Collected data:
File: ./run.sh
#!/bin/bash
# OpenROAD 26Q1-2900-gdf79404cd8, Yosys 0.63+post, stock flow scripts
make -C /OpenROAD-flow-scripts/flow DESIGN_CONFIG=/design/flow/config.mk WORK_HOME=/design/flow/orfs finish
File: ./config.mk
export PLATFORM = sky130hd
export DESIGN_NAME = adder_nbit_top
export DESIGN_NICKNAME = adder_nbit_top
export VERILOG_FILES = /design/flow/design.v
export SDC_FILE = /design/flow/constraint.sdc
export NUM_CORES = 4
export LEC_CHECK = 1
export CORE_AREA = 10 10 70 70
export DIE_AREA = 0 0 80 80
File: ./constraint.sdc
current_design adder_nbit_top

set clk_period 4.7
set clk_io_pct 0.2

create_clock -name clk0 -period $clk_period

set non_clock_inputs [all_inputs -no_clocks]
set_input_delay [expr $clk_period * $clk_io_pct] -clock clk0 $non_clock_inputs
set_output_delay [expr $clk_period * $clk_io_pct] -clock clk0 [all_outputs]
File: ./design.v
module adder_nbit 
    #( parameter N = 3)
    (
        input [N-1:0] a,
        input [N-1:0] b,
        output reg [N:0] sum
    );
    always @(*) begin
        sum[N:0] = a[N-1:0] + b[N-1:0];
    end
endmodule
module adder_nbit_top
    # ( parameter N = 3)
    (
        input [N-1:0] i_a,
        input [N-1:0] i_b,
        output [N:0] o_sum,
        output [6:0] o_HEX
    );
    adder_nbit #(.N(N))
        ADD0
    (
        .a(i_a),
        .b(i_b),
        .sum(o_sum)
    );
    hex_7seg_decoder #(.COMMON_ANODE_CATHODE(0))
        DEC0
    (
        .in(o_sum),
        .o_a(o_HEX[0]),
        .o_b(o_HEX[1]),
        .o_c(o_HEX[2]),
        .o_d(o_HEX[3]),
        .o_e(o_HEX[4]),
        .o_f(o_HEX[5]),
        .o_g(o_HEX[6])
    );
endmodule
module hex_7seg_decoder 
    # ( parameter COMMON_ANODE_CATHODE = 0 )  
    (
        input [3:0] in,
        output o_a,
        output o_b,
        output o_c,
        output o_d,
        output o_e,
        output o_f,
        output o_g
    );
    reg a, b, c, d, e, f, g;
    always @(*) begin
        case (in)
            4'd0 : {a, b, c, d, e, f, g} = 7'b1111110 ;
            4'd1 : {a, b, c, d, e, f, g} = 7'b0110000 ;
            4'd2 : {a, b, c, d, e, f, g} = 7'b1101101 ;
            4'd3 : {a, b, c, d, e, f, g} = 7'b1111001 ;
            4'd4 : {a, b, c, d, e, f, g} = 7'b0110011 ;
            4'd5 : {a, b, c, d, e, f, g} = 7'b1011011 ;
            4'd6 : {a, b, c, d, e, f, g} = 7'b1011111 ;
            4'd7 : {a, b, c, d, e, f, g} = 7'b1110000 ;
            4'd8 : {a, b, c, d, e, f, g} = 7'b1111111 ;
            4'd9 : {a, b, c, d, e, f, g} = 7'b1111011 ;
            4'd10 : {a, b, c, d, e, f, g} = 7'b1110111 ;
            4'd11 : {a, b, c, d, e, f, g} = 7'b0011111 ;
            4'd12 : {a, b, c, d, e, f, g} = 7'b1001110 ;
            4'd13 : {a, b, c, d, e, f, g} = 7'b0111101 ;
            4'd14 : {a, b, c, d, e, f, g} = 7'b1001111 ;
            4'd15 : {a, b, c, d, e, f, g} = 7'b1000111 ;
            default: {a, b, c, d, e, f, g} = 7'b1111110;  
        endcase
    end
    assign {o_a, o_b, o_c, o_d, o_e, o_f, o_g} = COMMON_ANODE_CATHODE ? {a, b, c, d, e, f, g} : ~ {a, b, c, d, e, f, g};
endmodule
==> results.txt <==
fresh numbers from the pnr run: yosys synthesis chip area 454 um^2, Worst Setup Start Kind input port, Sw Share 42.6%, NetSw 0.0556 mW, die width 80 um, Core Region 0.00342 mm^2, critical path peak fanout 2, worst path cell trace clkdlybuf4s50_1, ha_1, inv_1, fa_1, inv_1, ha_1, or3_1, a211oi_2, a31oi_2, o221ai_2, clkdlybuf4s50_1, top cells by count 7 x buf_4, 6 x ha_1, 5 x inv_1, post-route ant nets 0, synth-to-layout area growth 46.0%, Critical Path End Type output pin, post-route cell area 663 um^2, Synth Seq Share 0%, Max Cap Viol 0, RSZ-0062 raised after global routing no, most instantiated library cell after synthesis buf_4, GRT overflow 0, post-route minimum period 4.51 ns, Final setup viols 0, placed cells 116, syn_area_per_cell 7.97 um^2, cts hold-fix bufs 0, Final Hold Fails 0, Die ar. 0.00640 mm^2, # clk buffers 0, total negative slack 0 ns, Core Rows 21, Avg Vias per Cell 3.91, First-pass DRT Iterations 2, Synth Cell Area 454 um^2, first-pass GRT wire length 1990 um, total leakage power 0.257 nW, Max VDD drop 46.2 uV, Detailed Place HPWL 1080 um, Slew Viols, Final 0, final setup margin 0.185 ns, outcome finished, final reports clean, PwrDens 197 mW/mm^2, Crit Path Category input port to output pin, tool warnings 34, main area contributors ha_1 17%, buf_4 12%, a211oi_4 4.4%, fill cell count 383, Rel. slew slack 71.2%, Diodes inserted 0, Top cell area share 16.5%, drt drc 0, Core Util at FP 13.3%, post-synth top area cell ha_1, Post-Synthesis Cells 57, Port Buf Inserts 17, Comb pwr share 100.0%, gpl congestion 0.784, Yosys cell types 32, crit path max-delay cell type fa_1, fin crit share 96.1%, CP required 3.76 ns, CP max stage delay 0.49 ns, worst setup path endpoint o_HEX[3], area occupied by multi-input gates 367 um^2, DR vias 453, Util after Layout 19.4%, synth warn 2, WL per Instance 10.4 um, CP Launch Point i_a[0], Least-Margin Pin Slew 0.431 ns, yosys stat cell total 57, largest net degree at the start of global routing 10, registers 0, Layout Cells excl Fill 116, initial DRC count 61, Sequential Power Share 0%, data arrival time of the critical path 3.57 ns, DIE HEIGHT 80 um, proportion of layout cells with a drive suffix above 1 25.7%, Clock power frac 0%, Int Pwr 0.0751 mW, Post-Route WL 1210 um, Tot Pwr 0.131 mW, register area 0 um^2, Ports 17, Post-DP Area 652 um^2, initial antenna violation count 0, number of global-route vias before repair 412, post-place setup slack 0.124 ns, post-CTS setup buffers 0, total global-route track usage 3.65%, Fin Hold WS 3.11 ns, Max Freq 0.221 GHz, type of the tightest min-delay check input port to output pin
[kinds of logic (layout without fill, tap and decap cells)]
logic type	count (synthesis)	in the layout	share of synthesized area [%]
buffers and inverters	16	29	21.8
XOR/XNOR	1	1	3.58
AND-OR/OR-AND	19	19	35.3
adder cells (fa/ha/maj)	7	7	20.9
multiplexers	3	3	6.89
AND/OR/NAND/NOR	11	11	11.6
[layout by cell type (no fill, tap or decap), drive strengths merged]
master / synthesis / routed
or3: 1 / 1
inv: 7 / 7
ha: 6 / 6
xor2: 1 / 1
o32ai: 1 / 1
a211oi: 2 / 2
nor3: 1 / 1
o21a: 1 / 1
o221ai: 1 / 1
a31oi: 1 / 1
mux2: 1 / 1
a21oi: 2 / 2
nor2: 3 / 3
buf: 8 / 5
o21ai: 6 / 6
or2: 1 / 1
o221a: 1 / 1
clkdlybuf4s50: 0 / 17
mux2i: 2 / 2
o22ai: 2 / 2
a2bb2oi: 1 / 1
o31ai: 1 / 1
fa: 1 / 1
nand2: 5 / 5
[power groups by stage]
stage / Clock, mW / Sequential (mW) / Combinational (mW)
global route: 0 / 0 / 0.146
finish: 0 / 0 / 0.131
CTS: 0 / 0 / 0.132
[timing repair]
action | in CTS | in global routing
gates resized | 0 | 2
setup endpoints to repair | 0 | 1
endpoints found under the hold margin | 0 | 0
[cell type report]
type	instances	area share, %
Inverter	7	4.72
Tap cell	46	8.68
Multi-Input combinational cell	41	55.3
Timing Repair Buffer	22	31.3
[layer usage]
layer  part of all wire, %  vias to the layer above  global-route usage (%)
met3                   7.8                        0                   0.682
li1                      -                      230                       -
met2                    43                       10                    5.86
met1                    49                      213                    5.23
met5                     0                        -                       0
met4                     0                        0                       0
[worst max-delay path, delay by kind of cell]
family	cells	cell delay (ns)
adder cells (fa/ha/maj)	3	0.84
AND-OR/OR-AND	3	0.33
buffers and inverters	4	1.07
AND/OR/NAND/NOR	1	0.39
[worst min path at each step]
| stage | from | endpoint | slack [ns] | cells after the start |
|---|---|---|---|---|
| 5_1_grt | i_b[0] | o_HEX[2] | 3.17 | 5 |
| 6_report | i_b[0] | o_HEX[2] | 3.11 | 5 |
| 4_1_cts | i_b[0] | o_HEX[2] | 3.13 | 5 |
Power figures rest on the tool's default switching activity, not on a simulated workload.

[Instructions to follow]
What lines in the entries above include the string "logic"? Return each one.

[Result]
[kinds of logic (layout without fill, tap and decap cells)]
logic type	count (synthesis)	in the layout	share of synthesized area [%]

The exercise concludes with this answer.